In [Rodet, 1995], we explained and demonstrated a simple model of trumpet-like instruments. The aim was to find the simplest structure which would exhibit the basic properties of this class of instruments. Furthermore, as long as we keep to a very simple model, we can study analytically and really understand the functioning of the corresponding system.
Knowing the exact conditions and characteristics of the oscillations is important for a musical use of the model of an instrument. Firstly, it provides the performer with parameter regions in which the model will sound. Moreover, it allows the performer to know in advance the behavior which the system will exhibit in this or that region.
In the present paper, we start with the analytical study of this model. For this we look for and examine the fixed point which corresponds to the non-oscillating position of the natural instrument. We find the stability condition of this fixed point. Then we look for a proof of the hypothesis that oscillation occurs as a Hopf bifurcation of the fixed point when a parameter, such as blowing pressure, becomes greater than a critical value.
The system which describes our model, is autonomous, nonlinear, and includes a delay and the corresponding type of equation is very complex to cope with.

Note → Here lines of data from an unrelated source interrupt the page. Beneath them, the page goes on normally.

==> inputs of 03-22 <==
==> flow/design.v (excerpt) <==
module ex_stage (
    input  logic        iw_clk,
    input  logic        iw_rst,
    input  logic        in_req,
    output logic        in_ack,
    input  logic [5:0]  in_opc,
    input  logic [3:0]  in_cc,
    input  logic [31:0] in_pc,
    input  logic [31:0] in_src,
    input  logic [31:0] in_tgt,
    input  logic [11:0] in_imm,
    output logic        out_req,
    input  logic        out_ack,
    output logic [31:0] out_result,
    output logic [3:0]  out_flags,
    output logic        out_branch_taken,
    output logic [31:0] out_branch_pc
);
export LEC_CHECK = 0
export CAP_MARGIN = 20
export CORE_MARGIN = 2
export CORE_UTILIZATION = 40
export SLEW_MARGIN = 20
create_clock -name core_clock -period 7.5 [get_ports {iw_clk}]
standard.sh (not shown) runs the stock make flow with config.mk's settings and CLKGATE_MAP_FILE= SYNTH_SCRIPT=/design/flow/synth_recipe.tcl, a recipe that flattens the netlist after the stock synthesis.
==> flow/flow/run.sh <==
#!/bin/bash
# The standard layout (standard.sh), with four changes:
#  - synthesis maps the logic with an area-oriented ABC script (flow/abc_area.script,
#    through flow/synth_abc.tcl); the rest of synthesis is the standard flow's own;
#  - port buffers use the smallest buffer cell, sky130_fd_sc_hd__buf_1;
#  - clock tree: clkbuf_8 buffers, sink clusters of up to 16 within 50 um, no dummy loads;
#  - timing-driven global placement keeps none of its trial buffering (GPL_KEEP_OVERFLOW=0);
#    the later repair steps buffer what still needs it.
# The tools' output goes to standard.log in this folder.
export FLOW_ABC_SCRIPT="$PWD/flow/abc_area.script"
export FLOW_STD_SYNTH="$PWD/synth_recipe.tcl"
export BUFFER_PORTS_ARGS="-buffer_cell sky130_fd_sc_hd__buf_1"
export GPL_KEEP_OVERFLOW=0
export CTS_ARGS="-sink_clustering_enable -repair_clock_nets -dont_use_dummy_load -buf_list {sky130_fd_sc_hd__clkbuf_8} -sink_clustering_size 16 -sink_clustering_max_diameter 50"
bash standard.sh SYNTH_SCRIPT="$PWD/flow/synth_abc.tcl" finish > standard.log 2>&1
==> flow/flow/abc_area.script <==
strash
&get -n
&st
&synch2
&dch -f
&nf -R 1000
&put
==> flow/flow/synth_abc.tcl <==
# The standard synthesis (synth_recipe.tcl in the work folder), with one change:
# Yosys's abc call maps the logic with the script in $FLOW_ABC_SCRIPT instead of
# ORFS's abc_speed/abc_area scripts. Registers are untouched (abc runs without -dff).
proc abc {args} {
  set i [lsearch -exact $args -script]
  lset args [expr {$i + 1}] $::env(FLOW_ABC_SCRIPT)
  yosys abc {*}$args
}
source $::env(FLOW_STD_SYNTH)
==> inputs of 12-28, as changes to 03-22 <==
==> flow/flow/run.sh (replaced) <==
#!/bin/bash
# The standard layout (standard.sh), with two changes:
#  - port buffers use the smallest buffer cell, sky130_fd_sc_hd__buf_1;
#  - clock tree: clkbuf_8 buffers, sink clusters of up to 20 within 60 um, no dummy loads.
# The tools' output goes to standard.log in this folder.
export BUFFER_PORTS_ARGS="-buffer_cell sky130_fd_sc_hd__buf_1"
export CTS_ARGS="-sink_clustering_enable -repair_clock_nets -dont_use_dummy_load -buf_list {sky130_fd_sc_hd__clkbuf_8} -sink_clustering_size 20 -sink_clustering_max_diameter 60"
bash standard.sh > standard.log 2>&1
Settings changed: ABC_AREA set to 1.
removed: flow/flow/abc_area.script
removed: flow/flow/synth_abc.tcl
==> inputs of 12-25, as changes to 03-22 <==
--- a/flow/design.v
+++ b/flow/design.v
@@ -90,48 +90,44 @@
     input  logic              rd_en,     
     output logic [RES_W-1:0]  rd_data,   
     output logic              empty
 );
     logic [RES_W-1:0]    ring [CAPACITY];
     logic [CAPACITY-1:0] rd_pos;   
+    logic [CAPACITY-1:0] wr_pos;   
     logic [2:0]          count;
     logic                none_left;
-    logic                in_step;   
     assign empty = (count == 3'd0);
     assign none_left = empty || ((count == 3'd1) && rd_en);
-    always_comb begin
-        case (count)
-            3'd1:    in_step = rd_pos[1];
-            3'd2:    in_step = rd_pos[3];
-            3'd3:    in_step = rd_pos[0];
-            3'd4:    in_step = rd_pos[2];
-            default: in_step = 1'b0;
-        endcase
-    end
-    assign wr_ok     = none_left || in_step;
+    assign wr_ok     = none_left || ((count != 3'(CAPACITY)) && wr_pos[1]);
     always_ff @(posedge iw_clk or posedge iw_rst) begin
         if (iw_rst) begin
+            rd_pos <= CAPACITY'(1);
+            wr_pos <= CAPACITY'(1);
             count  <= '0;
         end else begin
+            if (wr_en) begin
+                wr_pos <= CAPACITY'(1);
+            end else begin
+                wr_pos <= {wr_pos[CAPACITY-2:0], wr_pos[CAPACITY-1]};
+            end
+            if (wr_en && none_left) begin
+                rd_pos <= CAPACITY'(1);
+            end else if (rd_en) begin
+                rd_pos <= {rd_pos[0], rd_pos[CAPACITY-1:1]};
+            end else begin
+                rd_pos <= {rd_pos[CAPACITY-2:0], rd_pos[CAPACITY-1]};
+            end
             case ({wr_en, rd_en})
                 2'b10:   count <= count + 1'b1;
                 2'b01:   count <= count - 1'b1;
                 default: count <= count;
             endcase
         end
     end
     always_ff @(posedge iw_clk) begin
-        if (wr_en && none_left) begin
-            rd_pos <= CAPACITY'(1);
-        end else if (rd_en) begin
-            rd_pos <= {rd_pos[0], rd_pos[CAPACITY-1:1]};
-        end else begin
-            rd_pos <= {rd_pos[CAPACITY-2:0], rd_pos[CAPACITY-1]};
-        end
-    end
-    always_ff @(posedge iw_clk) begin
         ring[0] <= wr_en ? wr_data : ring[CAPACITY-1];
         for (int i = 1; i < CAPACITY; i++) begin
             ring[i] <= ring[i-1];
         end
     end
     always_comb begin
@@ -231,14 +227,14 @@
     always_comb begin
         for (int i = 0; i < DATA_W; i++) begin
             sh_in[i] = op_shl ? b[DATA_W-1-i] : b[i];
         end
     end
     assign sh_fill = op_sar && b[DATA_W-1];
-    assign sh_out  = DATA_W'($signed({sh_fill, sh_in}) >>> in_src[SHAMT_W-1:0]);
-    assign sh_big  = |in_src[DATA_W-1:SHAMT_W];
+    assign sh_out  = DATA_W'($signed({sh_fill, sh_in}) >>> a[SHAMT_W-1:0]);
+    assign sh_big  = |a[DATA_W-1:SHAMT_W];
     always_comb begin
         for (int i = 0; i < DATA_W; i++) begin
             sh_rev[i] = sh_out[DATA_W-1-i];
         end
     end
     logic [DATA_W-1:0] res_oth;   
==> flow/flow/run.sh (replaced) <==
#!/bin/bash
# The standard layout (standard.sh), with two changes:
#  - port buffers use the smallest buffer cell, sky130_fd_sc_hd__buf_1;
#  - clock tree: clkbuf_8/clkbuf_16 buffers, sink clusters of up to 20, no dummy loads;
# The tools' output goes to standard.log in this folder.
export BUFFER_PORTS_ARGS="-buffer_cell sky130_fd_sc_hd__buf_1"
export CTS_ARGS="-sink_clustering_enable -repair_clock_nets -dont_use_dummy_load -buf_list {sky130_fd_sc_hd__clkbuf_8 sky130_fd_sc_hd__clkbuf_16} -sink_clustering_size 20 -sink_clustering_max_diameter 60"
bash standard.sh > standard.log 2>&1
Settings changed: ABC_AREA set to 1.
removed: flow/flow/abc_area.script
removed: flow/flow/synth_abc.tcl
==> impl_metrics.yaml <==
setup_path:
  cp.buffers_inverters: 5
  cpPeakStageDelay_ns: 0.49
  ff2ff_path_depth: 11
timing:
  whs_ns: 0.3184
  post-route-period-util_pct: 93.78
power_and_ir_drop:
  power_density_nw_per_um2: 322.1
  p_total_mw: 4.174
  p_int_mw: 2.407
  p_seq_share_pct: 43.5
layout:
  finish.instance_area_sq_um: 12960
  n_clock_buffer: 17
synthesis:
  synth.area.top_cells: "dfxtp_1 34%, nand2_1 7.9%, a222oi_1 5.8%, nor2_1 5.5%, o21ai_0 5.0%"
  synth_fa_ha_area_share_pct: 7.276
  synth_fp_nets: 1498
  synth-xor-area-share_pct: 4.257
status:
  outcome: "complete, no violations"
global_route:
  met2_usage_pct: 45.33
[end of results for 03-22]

As proposed in [Rodet, 1993] we show that the Hopf theorem can be applied to the bifurcation of our system. It is a powerful method for studying periodic solutions in nonlinear autonomous systems. It allows us to prove the existence, uniqueness and stability of an oscillation around the fixed point under study. Moreover, the frequency and amplitude of the oscillation can be forecast as a function of the bifurcation parameter value. The experimental results obtained by numerical simulations are found to be in good agreement with the theoretical predictions.

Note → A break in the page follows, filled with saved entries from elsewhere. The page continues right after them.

Context: an optimization exercise on an open-source flow, tuned for small area, a short achievable clock period and few clock cycles per item. The choices shown serve that exercise and are no tape-out recipe. The RTL was checked by simulation tests, not by an equivalence proof against the original design. No activity file was given, so power comes from the tool's default toggle rates.

--- config.mk ---
export PLATFORM = sky130hd
export DESIGN_NAME = sql_lexer_token_classifier_core
export DESIGN_NICKNAME = sql_lexer_token_classifier_core
export VERILOG_FILES = /design/flow/design.v
export SDC_FILE = /design/flow/constraint.sdc
export NUM_CORES = 4
export LEC_CHECK = 0
export CAP_MARGIN = 20
export CORE_MARGIN = 2
export CORE_UTILIZATION = 40
export SLEW_MARGIN = 20
--- constraint.sdc ---
create_clock -name core_clock -period 8.5 [get_ports {clk}]
set_input_delay 1.7000 -clock core_clock [delete_from_list [all_inputs] [get_ports {clk}]]
set_output_delay 1.7000 -clock core_clock [all_outputs]
set_load 0.01 [all_outputs]
--- design.v ---
`timescale 1ns / 1ps
package sqllex_pkg;
  localparam int MAX_TEXT_DEF          = 65536;
  localparam int MAX_KEYWORD_CHARS_DEF = 14;
  localparam int KW_ROM_CHARS = 32;
  localparam int KW_NUM       = 98;
  typedef logic [8*KW_ROM_CHARS-1:0] kw_word_t;
  localparam logic [KW_NUM*8*KW_ROM_CHARS-1:0] KW_ROM = {
    kw_word_t'("DEFAULT"), kw_word_t'("FALSE"), kw_word_t'("TRUE"), kw_word_t'("PLS_INTEGER"),
    kw_word_t'("BINARY_INTEGER"), kw_word_t'("INDEX"), kw_word_t'("OF"), kw_word_t'("TABLE"),
    kw_word_t'("RECORD"), kw_word_t'("ROWTYPE"), kw_word_t'("TYPE"), kw_word_t'("TIMESTAMP"),
    kw_word_t'("INTEGER"), kw_word_t'("BLOB"), kw_word_t'("CLOB"), kw_word_t'("CHAR"),
    kw_word_t'("BOOLEAN"), kw_word_t'("DATE"), kw_word_t'("NUMBER"), kw_word_t'("VARCHAR2"),
    kw_word_t'("ROWID"), kw_word_t'("ROWNUM"), kw_word_t'("SYSDATE"), kw_word_t'("LTRIM"),
    kw_word_t'("RTRIM"), kw_word_t'("TRIM"), kw_word_t'("LOWER"), kw_word_t'("UPPER"),
    kw_word_t'("TO_NUMBER"), kw_word_t'("TO_DATE"), kw_word_t'("TO_CHAR"), kw_word_t'("INSTR"),
    kw_word_t'("SUBSTR"), kw_word_t'("DECODE"), kw_word_t'("NVL"), kw_word_t'("MAX"),
    kw_word_t'("MIN"), kw_word_t'("AVG"), kw_word_t'("SUM"), kw_word_t'("COUNT"),
    kw_word_t'("EXISTS"), kw_word_t'("BETWEEN"), kw_word_t'("LIKE"), kw_word_t'("NULL"),
    kw_word_t'("CLOSE"), kw_word_t'("FETCH"), kw_word_t'("OPEN"), kw_word_t'("RAISE"),
    kw_word_t'("EXCEPTION"), kw_word_t'("CASE"), kw_word_t'("WHEN"), kw_word_t'("EXIT"),
    kw_word_t'("WHILE"), kw_word_t'("FOR"), kw_word_t'("LOOP"), kw_word_t'("ELSIF"),
    kw_word_t'("ELSE"), kw_word_t'("THEN"), kw_word_t'("IF"), kw_word_t'("RETURN"),
    kw_word_t'("DECLARE"), kw_word_t'("END"), kw_word_t'("BEGIN"), kw_word_t'("FUNCTION"),
    kw_word_t'("PROCEDURE"), kw_word_t'("CURSOR"), kw_word_t'("DISTINCT"), kw_word_t'("MINUS"),
    kw_word_t'("INTERSECT"), kw_word_t'("ALL"), kw_word_t'("UNION"), kw_word_t'("HAVING"),
    kw_word_t'("ORDER"), kw_word_t'("BY"), kw_word_t'("GROUP"), kw_word_t'("ON"),
    kw_word_t'("CROSS"), kw_word_t'("FULL"), kw_word_t'("OUTER"), kw_word_t'("INNER"),
    kw_word_t'("RIGHT"), kw_word_t'("LEFT"), kw_word_t'("JOIN"), kw_word_t'("DELETE"),
    kw_word_t'("SET"), kw_word_t'("UPDATE"), kw_word_t'("VALUES"), kw_word_t'("INTO"),
    kw_word_t'("INSERT"), kw_word_t'("AS"), kw_word_t'("IS"), kw_word_t'("IN"),
    kw_word_t'("NOT"), kw_word_t'("OR"), kw_word_t'("AND"), kw_word_t'("WHERE"),
    kw_word_t'("FROM"), kw_word_t'("SELECT")
  };
  typedef enum logic [1:0] {
    CLS_COMMENT = 2'd0,
    CLS_STRING  = 2'd1,
    CLS_KEYWORD = 2'd2,
    CLS_NUMBER  = 2'd3
  } tok_cls_t;
  typedef struct packed {
    logic [1:0]  cls;
    logic [15:0] start;
    logic [16:0] stop;
    logic        last;
    logic        ovf;
  } tok_res_t;
endpackage
`timescale 1ns / 1ps
module sqllex_kwmatch #(
  parameter int MAX_KEYWORD_CHARS = sqllex_pkg::MAX_KEYWORD_CHARS_DEF,
  localparam int LW = $clog2(MAX_KEYWORD_CHARS + 2)
) (
  input  logic [8*MAX_KEYWORD_CHARS-1:0] word,
  input  logic [LW-1:0]                  len,
  output logic                           hit
);
  sqllex_pkg::kw_word_t word_ext;
  logic                 any;
  assign word_ext = sqllex_pkg::kw_word_t'(word);
  always_comb begin
    any = 1'b0;
    for (int k = 0; k < sqllex_pkg::KW_NUM; k++) begin
      if (word_ext == sqllex_pkg::KW_ROM[256*k +: 256]) any = 1'b1;
    end
  end
  assign hit = any && (len != '0) && (int'(len) <= MAX_KEYWORD_CHARS);
endmodule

After the analysis of the behavior, we present several improvements of our basic model aimed at getting a better approximation of the natural instrument sound production and at improving its phrasing and articulation qualities and its expressivity. A more precise description of the bore is first taken into account. Then we design a better model of the forces acting on the lip. We also discuss the attack transients.
Improvement are done taking care not to eliminate the possibility of understanding the model and applying the Hopf theorem. Thus we can keep the behavior of the model under control.